On Tuesday – day 612 of this quest for more money for a handful of Gloucester County districts struggling with skyrocketing enrollment – Cavallaro will head to state Assembly chambers to watch Christie deliver a budget address that, she hopes, will offer a solution.
She won’t be the only one hanging on the Republican governor’s words. Interest groups of all sorts – along with taxpayers, mayors, and school superintendents in poor and wealthy towns alike – will wait to hear how the fiscally conservative governor chooses to allocate about $30 billion in state funding.
We now have a school funding system in the state where parents need to organize to lobby the governor – and hope he decides to listen – to get adequate funds for their children’s schools. The New Jersey public education system – in many ways, the crown jewel of this state – is now at the mercy of one man, who coincidentally has made war with the teachers union. Something is very wrong here.

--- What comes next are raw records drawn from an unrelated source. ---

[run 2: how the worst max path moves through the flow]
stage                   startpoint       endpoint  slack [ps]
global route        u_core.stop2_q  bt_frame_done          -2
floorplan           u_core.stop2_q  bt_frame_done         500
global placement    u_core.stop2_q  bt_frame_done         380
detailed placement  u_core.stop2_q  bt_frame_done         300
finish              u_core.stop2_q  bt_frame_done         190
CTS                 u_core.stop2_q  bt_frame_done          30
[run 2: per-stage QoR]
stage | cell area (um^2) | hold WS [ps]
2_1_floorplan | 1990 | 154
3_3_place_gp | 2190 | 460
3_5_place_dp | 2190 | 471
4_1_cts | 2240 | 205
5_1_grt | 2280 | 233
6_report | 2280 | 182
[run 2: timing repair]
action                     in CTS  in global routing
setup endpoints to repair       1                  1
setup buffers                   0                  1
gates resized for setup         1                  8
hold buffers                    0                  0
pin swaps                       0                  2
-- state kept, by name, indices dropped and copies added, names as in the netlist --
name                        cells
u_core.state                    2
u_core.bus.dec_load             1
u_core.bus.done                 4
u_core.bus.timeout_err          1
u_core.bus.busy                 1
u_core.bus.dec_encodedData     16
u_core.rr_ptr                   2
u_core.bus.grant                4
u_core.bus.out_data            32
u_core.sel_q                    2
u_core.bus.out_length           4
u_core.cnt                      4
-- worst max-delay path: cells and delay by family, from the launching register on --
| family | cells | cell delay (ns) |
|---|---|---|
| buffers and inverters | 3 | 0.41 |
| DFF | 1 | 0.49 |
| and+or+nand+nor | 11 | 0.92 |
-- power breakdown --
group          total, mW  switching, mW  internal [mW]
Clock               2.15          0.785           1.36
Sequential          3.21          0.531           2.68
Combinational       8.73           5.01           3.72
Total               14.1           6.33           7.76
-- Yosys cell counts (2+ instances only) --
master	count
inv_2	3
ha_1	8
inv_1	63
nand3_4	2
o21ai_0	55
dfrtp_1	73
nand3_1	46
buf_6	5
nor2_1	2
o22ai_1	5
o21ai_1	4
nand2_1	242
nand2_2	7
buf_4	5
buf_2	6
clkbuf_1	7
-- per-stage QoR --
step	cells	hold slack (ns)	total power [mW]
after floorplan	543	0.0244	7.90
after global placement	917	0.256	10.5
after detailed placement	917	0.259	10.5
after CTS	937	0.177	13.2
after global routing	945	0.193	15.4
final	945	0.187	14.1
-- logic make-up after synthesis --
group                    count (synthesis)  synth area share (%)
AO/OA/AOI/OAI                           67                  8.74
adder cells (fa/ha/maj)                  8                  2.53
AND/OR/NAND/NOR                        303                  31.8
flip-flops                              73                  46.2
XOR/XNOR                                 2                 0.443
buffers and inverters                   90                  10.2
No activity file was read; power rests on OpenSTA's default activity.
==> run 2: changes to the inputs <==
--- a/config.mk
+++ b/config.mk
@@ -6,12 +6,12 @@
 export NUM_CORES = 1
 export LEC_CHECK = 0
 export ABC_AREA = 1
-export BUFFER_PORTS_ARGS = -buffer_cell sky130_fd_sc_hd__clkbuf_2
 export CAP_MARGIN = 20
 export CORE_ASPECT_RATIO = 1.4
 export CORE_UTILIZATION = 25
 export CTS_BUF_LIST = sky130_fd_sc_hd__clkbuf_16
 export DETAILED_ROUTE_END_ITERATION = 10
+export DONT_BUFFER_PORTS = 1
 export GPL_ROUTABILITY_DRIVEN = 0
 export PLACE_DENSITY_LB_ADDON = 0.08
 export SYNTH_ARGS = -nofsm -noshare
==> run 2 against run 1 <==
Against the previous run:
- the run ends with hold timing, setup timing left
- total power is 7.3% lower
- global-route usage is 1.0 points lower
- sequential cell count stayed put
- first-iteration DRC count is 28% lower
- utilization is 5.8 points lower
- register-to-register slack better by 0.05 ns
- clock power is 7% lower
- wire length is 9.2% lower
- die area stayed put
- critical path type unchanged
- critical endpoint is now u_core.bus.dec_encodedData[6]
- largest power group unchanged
--- config.mk ---
export PLATFORM = sky130hd
export DESIGN_NAME = lcd_pattern_seq_flat
export DESIGN_NICKNAME = d
export VERILOG_FILES = /design/src/rtl/lcd_pattern_seq_if.sv /design/src/rtl/lcd_pattern_seq.sv /design/src/flat_wrapper.sv
export SDC_FILE = /design/constraint.sdc
export NUM_CORES = 1
export LEC_CHECK = 0
export CORE_MARGIN = 1
export CORE_UTILIZATION = 56
export CTS_BUF_LIST = sky130_fd_sc_hd__clkbuf_16
export CTS_CLUSTER_DIAMETER = 200
export DETAILED_ROUTE_END_ITERATION = 12
export GPL_TIMING_DRIVEN = 0
export PLACE_DENSITY_LB_ADDON = 0.25
export SKIP_CTS_REPAIR_TIMING = 1
export SYNTH_ARGS = -nofsm -noshare
export SYNTH_HDL_FRONTEND = slang
export SYNTH_SLANG_ARGS = --single-unit
--- constraint.sdc ---
create_clock -name clk -period 3 [get_ports clk]
set_input_delay 0.6 -clock clk [delete_from_list [all_inputs] [get_ports clk]]
set_output_delay 0.6 -clock clk [all_outputs]
set_load 0.03 [all_outputs]
--- src/rtl/lcd_pattern_seq_if.sv ---
// -----------------------------------------------------------------------------
// lcd_pattern_seq_if
//   Bundles the timing-generator input, the pattern controls and the
//   panel-side output of lcd_pattern_seq.
//   slave  : the pattern sequencer (consumes in_*, auto_en, next_req;
//            produces out_*, pattern, frame_start)
//   master : whatever drives the timing/control side and watches the panel
// -----------------------------------------------------------------------------
interface lcd_pattern_seq_if;
    logic       auto_en;      // 1 = advance pattern every HOLD_FRAMES frames
    logic       next_req;     // one-cycle advance request, clk-synchronous
    logic [9:0] in_x;         // active pixel x
    logic [9:0] in_y;         // active pixel y
    logic       in_hs;
    logic       in_vs;
    logic       in_de;
    logic       out_hs;       // in_hs delayed 1 cycle
    logic       out_vs;       // in_vs delayed 1 cycle
    logic       out_de;       // in_de delayed 1 cycle
    logic [4:0] out_r;
    logic [5:0] out_g;
    logic [4:0] out_b;
    logic [1:0] pattern;      // currently selected pattern
    logic       frame_start;  // pulse aligned with out_vs going active

    modport slave (
        input  auto_en, next_req, in_x, in_y, in_hs, in_vs, in_de,
        output out_hs, out_vs, out_de, out_r, out_g, out_b, pattern, frame_start
    );

    modport master (
        output auto_en, next_req, in_x, in_y, in_hs, in_vs, in_de,
        input  out_hs, out_vs, out_de, out_r, out_g, out_b, pattern, frame_start
    );
endinterface

--- src/rtl/lcd_pattern_seq.sv ---
// -----------------------------------------------------------------------------
// lcd_pattern_seq
//   Test-pattern scheduler for the 480x272 RGB565 LCD path. Delays the raw
//   timing by one cycle and replaces the pixel data with one of four test
//   patterns. The pattern only changes at a frame start (vsync active edge),
//   either automatically every HOLD_FRAMES frames or on a next_req pulse.
//
//   Ports:
//     clk    pixel clock
//     rst_n  asynchronous active-low reset
//     lcd    lcd_pattern_seq_if.slave (timing in, controls, RGB565 out,
//            pattern, frame_start)
// -----------------------------------------------------------------------------
module lcd_pattern_seq #(
    parameter int   H_ACTIVE    = 480,
    parameter int   V_ACTIVE    = 272,
    parameter int   HOLD_FRAMES = 120,
    parameter logic VS_POL      = 1'b0,
    parameter logic HS_POL      = 1'b0
) (
    input  logic            clk,
    input  logic            rst_n,
    lcd_pattern_seq_if.slave lcd
);

    localparam int         BAR_W     = H_ACTIVE / 16;
    localparam logic [7:0] HOLD_LAST = 8'(HOLD_FRAMES - 1);
    localparam logic [9:0] X_LAST    = 10'(H_ACTIVE - 1);
    localparam logic [9:0] Y_LAST    = 10'(V_ACTIVE - 1);

    typedef enum logic [1:0] {
        PAT_COLORBAR = 2'd0,
        PAT_GRID     = 2'd1,
        PAT_GRADIENT = 2'd2,
        PAT_CHECKER  = 2'd3
    } pat_e;

    pat_e        pat_q;
    logic [7:0]  hold_cnt;
    logic [7:0]  anim;
    logic        pend;

    logic        hs_q, vs_q, de_q, fs_q;
    logic [15:0] rgb_q;

    logic        fs_det;
    logic        advance;
    logic [9:0]  bar_div;
    logic [3:0]  bar_idx;
    logic [15:0] pix_c;

    // out_vs doubles as the vsync edge register; it resets inactive so a
    // reset never fabricates a frame start on its own.
    assign fs_det  = (lcd.in_vs == VS_POL) && (vs_q != VS_POL);

    // A request landing in the frame-start cycle itself counts immediately.
    assign advance = pend | lcd.next_req | (lcd.auto_en & (hold_cnt == HOLD_LAST));

    // Colour-bar index, clamped so the leftover columns past 16*BAR_W stay
    // in the last bar.
    always_comb begin
        bar_div = lcd.in_x / 10'(BAR_W);
        bar_idx = (bar_div > 10'd15) ? 4'd15 : bar_div[3:0];
    end

    // Pixel generation uses the pattern in force this cycle; a pattern
    // switch lands on the same edge that registers frame_start, i.e. inside
    // vertical blanking.
    always_comb begin
        pix_c = 16'h0000;
        case (pat_q)
            PAT_COLORBAR: pix_c = 16'h8000 >> bar_idx;
            PAT_GRID: begin
                if (lcd.in_x[4:0] == 5'd0 || lcd.in_y[4:0] == 5'd0 ||
                    lcd.in_x == X_LAST     || lcd.in_y == Y_LAST)
                    pix_c = 16'hFFFF;
            end
            PAT_GRADIENT: pix_c = {lcd.in_x[8:4], lcd.in_y[8:3], anim[4:0]};
            PAT_CHECKER: begin
                if (lcd.in_x[5] ^ lcd.in_y[5] ^ anim[5])
                    pix_c = 16'hFFFF;
            end
            default: pix_c = 16'h0000;
        endcase
        if (!lcd.in_de)
            pix_c = 16'h0000;
    end

    // Video path: everything delayed exactly one cycle so sync, DE and RGB
    // stay aligned at the panel.
    always_ff @(posedge clk or negedge rst_n) begin
        if (!rst_n) begin
            hs_q  <= ~HS_POL;
            vs_q  <= ~VS_POL;
            de_q  <= 1'b0;
            fs_q  <= 1'b0;
            rgb_q <= 16'h0000;
        end else begin
            hs_q  <= lcd.in_hs;
            vs_q  <= lcd.in_vs;
            de_q  <= lcd.in_de;
            fs_q  <= fs_det;
            rgb_q <= pix_c;
        end
    end

    // Pattern scheduling.
    always_ff @(posedge clk or negedge rst_n) begin
        if (!rst_n) begin
            pat_q    <= PAT_COLORBAR;
            hold_cnt <= 8'd0;
            anim     <= 8'd0;
            pend     <= 1'b0;
        end else if (fs_det) begin
            anim <= anim + 8'd1;
            if (advance) begin
                pat_q    <= pat_e'(pat_q + 2'd1);
                hold_cnt <= 8'd0;
                pend     <= 1'b0;
            end else if (hold_cnt != 8'hFF) begin
                hold_cnt <= hold_cnt + 8'd1;
            end
        end else if (lcd.next_req) begin
            // Single bit: any number of requests in a frame -> one advance.
            pend <= 1'b1;
        end
    end

    assign lcd.out_hs      = hs_q;
    assign lcd.out_vs      = vs_q;
    assign lcd.out_de      = de_q;
    assign lcd.out_r       = rgb_q[15:11];
    assign lcd.out_g       = rgb_q[10:5];
    assign lcd.out_b       = rgb_q[4:0];
    assign lcd.pattern     = pat_q;
    assign lcd.frame_start = fs_q;

endmodule

--- src/flat_wrapper.sv ---
// flat-port wrapper written by rule: the top's interface ports become plain ports
module lcd_pattern_seq_flat 
#(
    parameter int   H_ACTIVE    = 480,
    parameter int   V_ACTIVE    = 272,
    parameter int   HOLD_FRAMES = 120,
    parameter logic VS_POL      = 1'b0,
    parameter logic HS_POL      = 1'b0
)
  (clk, rst_n, lcd_auto_en, lcd_next_req, lcd_in_x, lcd_in_y, lcd_in_hs, lcd_in_vs, lcd_in_de, lcd_out_hs, lcd_out_vs, lcd_out_de, lcd_out_r, lcd_out_g, lcd_out_b, lcd_pattern, lcd_frame_start);
  lcd_pattern_seq_if lcd_i ();
  input  logic clk;
  input  logic rst_n;
  input wire logic [$bits(lcd_i.auto_en)-1:0] lcd_auto_en;
  input wire logic [$bits(lcd_i.next_req)-1:0] lcd_next_req;
  input wire logic [$bits(lcd_i.in_x)-1:0] lcd_in_x;
  input wire logic [$bits(lcd_i.in_y)-1:0] lcd_in_y;
  input wire logic [$bits(lcd_i.in_hs)-1:0] lcd_in_hs;
  input wire logic [$bits(lcd_i.in_vs)-1:0] lcd_in_vs;
  input wire logic [$bits(lcd_i.in_de)-1:0] lcd_in_de;
  output wire logic [$bits(lcd_i.out_hs)-1:0] lcd_out_hs;
  output wire logic [$bits(lcd_i.out_vs)-1:0] lcd_out_vs;
  output wire logic [$bits(lcd_i.out_de)-1:0] lcd_out_de;
  output wire logic [$bits(lcd_i.out_r)-1:0] lcd_out_r;
  output wire logic [$bits(lcd_i.out_g)-1:0] lcd_out_g;
  output wire logic [$bits(lcd_i.out_b)-1:0] lcd_out_b;
  output wire logic [$bits(lcd_i.pattern)-1:0] lcd_pattern;
  output wire logic [$bits(lcd_i.frame_start)-1:0] lcd_frame_start;
  assign lcd_i.auto_en = lcd_auto_en;
  assign lcd_i.next_req = lcd_next_req;
  assign lcd_i.in_x = lcd_in_x;
  assign lcd_i.in_y = lcd_in_y;
  assign lcd_i.in_hs = lcd_in_hs;
  assign lcd_i.in_vs = lcd_in_vs;
  assign lcd_i.in_de = lcd_in_de;
  assign lcd_out_hs = lcd_i.out_hs;
  assign lcd_out_vs = lcd_i.out_vs;
  assign lcd_out_de = lcd_i.out_de;
  assign lcd_out_r = lcd_i.out_r;
  assign lcd_out_g = lcd_i.out_g;
  assign lcd_out_b = lcd_i.out_b;
  assign lcd_pattern = lcd_i.pattern;
  assign lcd_frame_start = lcd_i.frame_start;
  lcd_pattern_seq #(.H_ACTIVE(H_ACTIVE), .V_ACTIVE(V_ACTIVE), .HOLD_FRAMES(HOLD_FRAMES), .VS_POL(VS_POL), .HS_POL(HS_POL)) u_core (.clk(clk), .rst_n(rst_n), .lcd(lcd_i));
endmodule
==> impl_metrics.toml <==
[synth]
ys.flop_type = "dfrtp_1"
synth-seq-area-share_pct = 38.1
ys_types = 65
synth_edf_count = 0
yosys_warnings = 0
syn_inst = 268
avgSynthCellArea_um2 = 9.08
async_flop_share_pct = 100
syn-cell-area_um2 = 2430
syn_nets = 301
yosys_register_bits = 37

[floorplanning]
start_util_pct = 59.6
die_height_um = 67.9
io_pins = 49
die_area_um2 = 4610
placement_rows = 23
die_x_um = 67.9
core_um2 = 4090

[timing]
finalHoldViolCount = 0
fin_skew_ps = 3.59
fmaxAchievable_mhz = 355
worst_slew_pin_slew_ps = 785
fin_crit_sh_pct = 93.9
period_minus_slack_ps = 2820
setup_violations = 0
slew_violations = 0
rsz0062_at_grt = "false"
fin_ws_ps = 183
slew_headroom_pct = 47.6

[clock_network]
path_clk_slew_ps = 50
clock-sinks = 37
ctsHtreeMaxLevel = 2
max-clock-path-buffers = 2
cts_tree = "yes"
cts_buffers = 5
root_buffer = "clkbuf_16"
clock_latency_ps = 280

[final_layout]
n_antenna_cell = 0
final_cell_area_um2 = 3230
nNetsFinal = 357
drive_gt1_share_pct = 14.2
fin_cells = 375
areaGrowthSynthToFinish_pct = 32.6

[critical_path]
path_cells = "clkdlybuf4s50_1 -> or4b_2 -> nor3_1 -> a31oi_1 -> o21ai_0 -> a221o_1 -> clkbuf_2 -> o21ai_0 -> o31ai_1"
cp_common_cell = "o21ai_0"
cp-start-kind = "primary input"
worstRegToRegCells = 8
reg2reg_from = "u_core.lcd.pattern[0]"
worst-path-max-fanout = 10
crit_required_ps = 3170
end_kind = "register"
crit_start = "lcd_in_y[6]"
cp_slowest_stage_delay_ps = 670
timing_worst_setup_path_type = "primary input to register"
reg2reg_slack_ps = 770
critical_path.endpoint = "u_core.rgb_q[8]"
slowest_stage = "or4b_2"
arrival_ps = 2980
r2r_end = "u_core.rgb_q[8]"

[placed_design]
post-place-ws_ps = -650
post_dp_cell_area_um2 = 2950
portBuffers = 46
dp_hpwl_um = 4110
dp_cells = 364
routabilityCongestion = 0.884

[run_status]
status = "finished, final reports clean"

[power_and_ir_drop]
power_density_nw_per_um2 = 768
leakage_nw = 1.36
totalPowerFinal_w = 0.00248
max-vdd-ir-drop_mv = 0.398

[global_routing]
grt-ovfl-total = 0
antenna_found_initial = 0
grt_pass1_vias = 2039
grt_pass1_wl_um = 9360
grt_max_degree = 38
grtUsageTotal_pct = 27.3

[drt]
wl_per_cell_um = 17.0
ant_nets = 0
drt-initial-drc-count = 206
first_pass_iters = 4
vias = 2370
wl_um = 6390
drc = 0
routed_via_density = 6.32

[job]
maxCapViolCount = 0

[worst_hold_path]
hold_path_class = "primary input to async pin"
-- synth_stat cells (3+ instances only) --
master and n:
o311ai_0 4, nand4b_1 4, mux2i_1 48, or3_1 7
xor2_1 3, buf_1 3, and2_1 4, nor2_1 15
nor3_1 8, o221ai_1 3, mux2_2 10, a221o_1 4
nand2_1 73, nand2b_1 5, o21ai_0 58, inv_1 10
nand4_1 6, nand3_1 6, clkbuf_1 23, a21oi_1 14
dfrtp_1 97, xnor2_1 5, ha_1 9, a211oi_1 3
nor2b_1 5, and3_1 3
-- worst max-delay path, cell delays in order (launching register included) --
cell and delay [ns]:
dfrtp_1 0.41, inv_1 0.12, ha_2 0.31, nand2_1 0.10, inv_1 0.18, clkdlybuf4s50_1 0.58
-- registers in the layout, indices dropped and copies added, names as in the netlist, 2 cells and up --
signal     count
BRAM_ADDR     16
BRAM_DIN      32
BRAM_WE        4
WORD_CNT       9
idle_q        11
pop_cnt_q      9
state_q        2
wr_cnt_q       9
<file path="config.mk">
export PLATFORM = sky130hd
export DESIGN_NAME = even_run_monitor
export DESIGN_NICKNAME = d
export VERILOG_FILES = /design/src/rtl/even_run_monitor.sv
export SDC_FILE = /design/constraint.sdc
export NUM_CORES = 1
export LEC_CHECK = 0
export CAP_MARGIN = 20
export CORE_MARGIN = 3
export CORE_UTILIZATION = 45
export CTS_BUF_LIST = sky130_fd_sc_hd__clkbuf_8
export DETAILED_ROUTE_END_ITERATION = 12
export HOLD_SLACK_MARGIN = 0.15
export PLACE_DENSITY = 0.71
export SYNTH_ARGS = -nofsm -noshare
export SYNTH_HDL_FRONTEND = slang
export SYNTH_SLANG_ARGS = --single-unit
</file>
<file path="constraint.sdc">
create_clock -name clk -period 2.2 [get_ports clk]
set_input_delay 0.22 -clock clk [delete_from_list [all_inputs] [get_ports clk]]
set_output_delay 0.22 -clock clk [all_outputs]
set_load 0.01 [all_outputs]
</file>
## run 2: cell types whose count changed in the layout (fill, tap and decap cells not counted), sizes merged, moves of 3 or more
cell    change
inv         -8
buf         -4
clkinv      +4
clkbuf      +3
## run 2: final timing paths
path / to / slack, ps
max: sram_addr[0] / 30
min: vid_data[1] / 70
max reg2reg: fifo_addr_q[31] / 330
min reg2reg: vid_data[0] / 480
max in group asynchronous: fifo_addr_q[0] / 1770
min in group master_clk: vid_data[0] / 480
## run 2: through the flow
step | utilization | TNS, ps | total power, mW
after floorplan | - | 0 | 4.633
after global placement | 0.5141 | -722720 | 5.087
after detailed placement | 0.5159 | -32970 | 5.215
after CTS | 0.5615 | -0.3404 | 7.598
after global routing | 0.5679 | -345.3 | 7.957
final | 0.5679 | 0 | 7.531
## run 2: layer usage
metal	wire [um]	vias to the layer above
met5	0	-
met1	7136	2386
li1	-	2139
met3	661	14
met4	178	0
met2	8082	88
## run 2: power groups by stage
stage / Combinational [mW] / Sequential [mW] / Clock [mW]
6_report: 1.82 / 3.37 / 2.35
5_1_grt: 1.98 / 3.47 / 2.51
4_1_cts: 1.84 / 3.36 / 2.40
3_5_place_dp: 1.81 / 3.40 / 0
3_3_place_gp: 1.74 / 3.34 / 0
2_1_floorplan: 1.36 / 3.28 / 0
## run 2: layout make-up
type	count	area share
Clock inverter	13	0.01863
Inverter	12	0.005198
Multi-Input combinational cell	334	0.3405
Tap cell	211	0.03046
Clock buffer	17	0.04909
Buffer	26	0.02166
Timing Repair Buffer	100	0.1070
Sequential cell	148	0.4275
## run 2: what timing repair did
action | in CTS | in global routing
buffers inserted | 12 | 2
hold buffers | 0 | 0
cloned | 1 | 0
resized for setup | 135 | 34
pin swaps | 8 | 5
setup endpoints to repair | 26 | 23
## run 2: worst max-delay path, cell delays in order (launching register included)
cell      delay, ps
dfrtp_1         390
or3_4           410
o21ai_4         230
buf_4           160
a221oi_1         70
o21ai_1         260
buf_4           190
<file path="config.mk">
export PLATFORM = sky130hd
export DESIGN_NAME = decision_scheduler
export DESIGN_NICKNAME = d
export VERILOG_FILES = /design/src/rtl/decision_scheduler.sv
export SDC_FILE = /design/constraint.sdc
export NUM_CORES = 1
export LEC_CHECK = 0
export BUFFER_PORTS_ARGS = -buffer_cell sky130_fd_sc_hd__buf_2
export CORE_UTILIZATION = 47
export DETAILED_ROUTE_END_ITERATION = 8
export GPL_ROUTABILITY_DRIVEN = 0
export PLACE_DENSITY_LB_ADDON = 0.15
export SYNTH_ARGS = -nofsm -noshare
export SYNTH_HDL_FRONTEND = slang
export SYNTH_SLANG_ARGS = --single-unit
</file>
<file path="constraint.sdc">
create_clock -name clk_fs -period 3 [get_ports clk_fs]
set_input_delay 0.3 -clock clk_fs [delete_from_list [all_inputs] [get_ports clk_fs]]
set_output_delay 0.3 -clock clk_fs [all_outputs]
set_load 0.1 [all_outputs]
</file>
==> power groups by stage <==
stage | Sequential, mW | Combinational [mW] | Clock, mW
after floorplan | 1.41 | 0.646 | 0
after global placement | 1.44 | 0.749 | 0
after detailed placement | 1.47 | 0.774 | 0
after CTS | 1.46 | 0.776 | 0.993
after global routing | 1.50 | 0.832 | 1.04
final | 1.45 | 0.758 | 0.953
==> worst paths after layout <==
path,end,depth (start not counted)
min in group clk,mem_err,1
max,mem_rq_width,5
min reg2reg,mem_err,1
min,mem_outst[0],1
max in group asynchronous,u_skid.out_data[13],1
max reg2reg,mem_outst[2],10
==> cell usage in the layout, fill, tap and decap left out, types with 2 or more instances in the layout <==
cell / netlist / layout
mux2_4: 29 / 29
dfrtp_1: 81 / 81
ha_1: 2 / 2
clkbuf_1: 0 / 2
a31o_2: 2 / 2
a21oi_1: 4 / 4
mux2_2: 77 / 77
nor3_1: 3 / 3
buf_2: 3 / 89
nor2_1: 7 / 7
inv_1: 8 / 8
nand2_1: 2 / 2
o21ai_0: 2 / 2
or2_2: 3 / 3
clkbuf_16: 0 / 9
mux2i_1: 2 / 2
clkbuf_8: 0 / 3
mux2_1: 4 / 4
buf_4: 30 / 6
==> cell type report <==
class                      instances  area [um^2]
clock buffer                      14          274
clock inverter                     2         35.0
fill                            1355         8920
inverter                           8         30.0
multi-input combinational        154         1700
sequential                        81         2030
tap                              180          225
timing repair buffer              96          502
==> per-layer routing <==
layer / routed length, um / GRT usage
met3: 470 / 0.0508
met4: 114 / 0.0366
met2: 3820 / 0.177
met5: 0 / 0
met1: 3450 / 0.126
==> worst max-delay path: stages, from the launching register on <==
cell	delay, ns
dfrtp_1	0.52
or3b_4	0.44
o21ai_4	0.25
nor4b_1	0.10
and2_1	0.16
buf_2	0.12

As of today, 465 of the over 600 districts in New Jersey have voted to move school elections to November. Why? Because as long as they stay under the 2% tax levy cap, they can count on being able to pass their budgets without worrying about whether the governor decides to take out his anger at teachers by calling for the defeat of local district budgets – just like he did in 2010.
These districts are willing to live under the cap if they can get some guarantee of stability in their funding. As this BOE President in Lacey says:
“It takes the issue of the school budget off of elections, which is the only budget that voters are allowed to vote on in the realm of federal, state, county, municipal and school budgets,” Martenak said.
A budget referendum will only be necessary if the board’s budget exceeds the 2 percent tax levy cap. The move allows for more planning without the concern of a budget outcome, Martenak said.
This is directly contradictory to the current state aid process, which only serves to further politicize school funding. When the governor – particularly a partisan showboat like Christie – holds the purse strings, you can be sure he’ll manipulate the system to his advantage. Why else would he claim to increase education spending by $850 million when what he was really doing was restoring his previous cuts – and then, only after a court order he fought?
Of course, the administration will deny politics has anything to do with all of this:
Acting Education Commissioner Chris Cerf said the aid changes reflected a move back toward the state’s 2008 funding formula: Wealthier districts lost all aid, or huge portions of it, in cuts announced two years ago, so they stood to regain a higher percentage.
“It’s not the case that anybody sat around and said, ‘Let’s send more to wealthy Republican districts and less to poor districts or Democratic districts,’Ÿ” he said.
Yeah, right. Because Chris Christie is such an apolitical guy:
The biggest loser was Camden, the state’s poorest city, where aid decreased $5.5 million, to $276 million – a decrease of $394 per student. An Education Department spokesman said Camden lost that aid mostly because it got much more than the funding law calculated was necessary to provide an adequate education for students with its characteristics.
Some districts lost aid due to enrollment declines.
Representatives of suburban schools expressed delight, however.
“It really does look like the governor has recognized the suburbs have been left out of the loop for quite a while in state aid, and they need it,” said Lynne Strickland, executive director of the Garden State Coalition of Schools. “It’s been a long time coming, but we’re glad it’s showing up now.”
Make no mistake: this has everything to do with politics. It has everything to do with playing to your base. Why else would Regis Academy – the only charter school approved last year that was not in an Abbott district – get the nod from the state, despite overwhelming community disapproval? Could it be that Cherry Hill is a “Democratic stronghold“?
This is not a problem specific to a particular governor; it is a systemic problem. New Jersey’s schools need a stable and adequate source of funding, free of the vagaries of politics. Our current system is simply inadequate to the task.